If True, output will be a dict, by default False.

Returns:
estimatestuple of {numpy ndarray, float, None, or rv_frozen}
  • mu_vec_hat : the estimate for mu_vec

  • lambda_mat_hat : the estimate for lambda_mat

The estimated values under the given loss function. If it is not exist, None will be returned. If the loss function is “KL”, the posterior distribution itself will be returned as rv_frozen object of scipy.stats.

visualize_posterior()#

Visualize the posterior distribution for the parameter.

Examples

>>> from bayesml import multivariate_normal
>>> gen_model = multivariate_normal.GenModel(c_degree=2)
>>> x = gen_model.gen_sample(100)
>>> learn_model = multivariate_normal.LearnModel(c_degree=2)
>>> learn_model.update_posterior(x)
>>> learn_model.visualize_posterior()
hn_m_vec:
[-0.06924909  0.08126454]
hn_kappa:
101.0
hn_nu:
102.0
hn_w_mat:
[[ 0.00983415 -0.00059828]
[-0.00059828  0.00741698]]
E[lambda_mat]=
[[ 1.0030838  -0.06102455]
[-0.06102455  0.7565315 ]]
_images/multivariate_normal_posterior.png
get_p_params()#

Get the parameters of the predictive distribution.

Returns:
p_paramsdict of {str: numpy.ndarray}
  • "p_m_vec" : The value of self.p_m_vec

  • "p_nu" : The value of self.p_nu

  • "p_v_mat" : The value of self.p_v_mat

calc_pred_dist()#

Calculate the parameters of the predictive distribution.

make_prediction(loss='squared')#

Predict a new data point under the given criterion.

Parameters:
lossstr, optional

Loss function underlying the Bayes risk function, by default “squared”. This function supports “squared”, “0-1”, and “KL”.

Returns:
Predicted_value{float, numpy.ndarray}

The predicted value under the given loss function.
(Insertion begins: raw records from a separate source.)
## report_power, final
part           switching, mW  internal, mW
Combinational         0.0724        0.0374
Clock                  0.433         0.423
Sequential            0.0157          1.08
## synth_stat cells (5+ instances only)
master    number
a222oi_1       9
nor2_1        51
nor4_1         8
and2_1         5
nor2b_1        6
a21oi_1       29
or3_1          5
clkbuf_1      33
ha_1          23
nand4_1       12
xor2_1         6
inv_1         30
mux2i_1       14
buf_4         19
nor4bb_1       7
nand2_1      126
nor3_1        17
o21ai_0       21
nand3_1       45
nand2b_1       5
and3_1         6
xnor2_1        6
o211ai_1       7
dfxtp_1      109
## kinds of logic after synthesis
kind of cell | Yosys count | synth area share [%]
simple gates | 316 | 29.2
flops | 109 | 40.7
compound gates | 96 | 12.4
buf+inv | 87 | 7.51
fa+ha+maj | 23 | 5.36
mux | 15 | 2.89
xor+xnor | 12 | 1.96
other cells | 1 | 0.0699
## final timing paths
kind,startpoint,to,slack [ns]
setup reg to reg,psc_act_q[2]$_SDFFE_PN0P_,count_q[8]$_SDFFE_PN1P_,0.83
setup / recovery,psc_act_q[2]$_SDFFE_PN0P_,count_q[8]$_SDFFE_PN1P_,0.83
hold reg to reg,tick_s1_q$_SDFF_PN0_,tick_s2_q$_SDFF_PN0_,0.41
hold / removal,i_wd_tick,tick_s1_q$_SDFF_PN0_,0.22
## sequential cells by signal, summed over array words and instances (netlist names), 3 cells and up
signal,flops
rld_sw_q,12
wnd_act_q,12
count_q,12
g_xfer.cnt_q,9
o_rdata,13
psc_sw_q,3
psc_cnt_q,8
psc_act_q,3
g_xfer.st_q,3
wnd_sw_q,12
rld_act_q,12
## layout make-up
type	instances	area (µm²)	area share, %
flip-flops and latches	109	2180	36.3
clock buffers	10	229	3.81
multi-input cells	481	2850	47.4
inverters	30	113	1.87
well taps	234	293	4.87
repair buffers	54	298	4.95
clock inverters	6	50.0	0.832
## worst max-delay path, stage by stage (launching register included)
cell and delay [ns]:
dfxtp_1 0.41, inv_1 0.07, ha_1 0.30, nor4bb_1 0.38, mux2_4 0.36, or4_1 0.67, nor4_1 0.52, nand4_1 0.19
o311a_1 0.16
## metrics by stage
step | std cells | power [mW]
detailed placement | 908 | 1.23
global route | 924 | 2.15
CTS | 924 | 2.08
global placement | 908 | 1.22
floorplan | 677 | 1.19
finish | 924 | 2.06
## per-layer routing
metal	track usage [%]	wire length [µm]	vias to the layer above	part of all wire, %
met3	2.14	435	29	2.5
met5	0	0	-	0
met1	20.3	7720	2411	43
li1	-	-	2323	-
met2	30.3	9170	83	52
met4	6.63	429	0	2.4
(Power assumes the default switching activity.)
If the loss function is “KL”, the posterior distribution itself will be returned as rv_frozen object of scipy.stats.

pred_and_update(x, loss='squared')#

Predict a new data point and update the posterior sequentially.

Parameters:
xnumpy.ndarray

It must be a c_degree-dimensional vector

lossstr, optional

Loss function underlying the Bayes risk function, by default “squared”. This function supports “squared”, “0-1”, and “KL”.

Returns:
Predicted_value{float, numpy.ndarray}

The predicted value under the given loss function.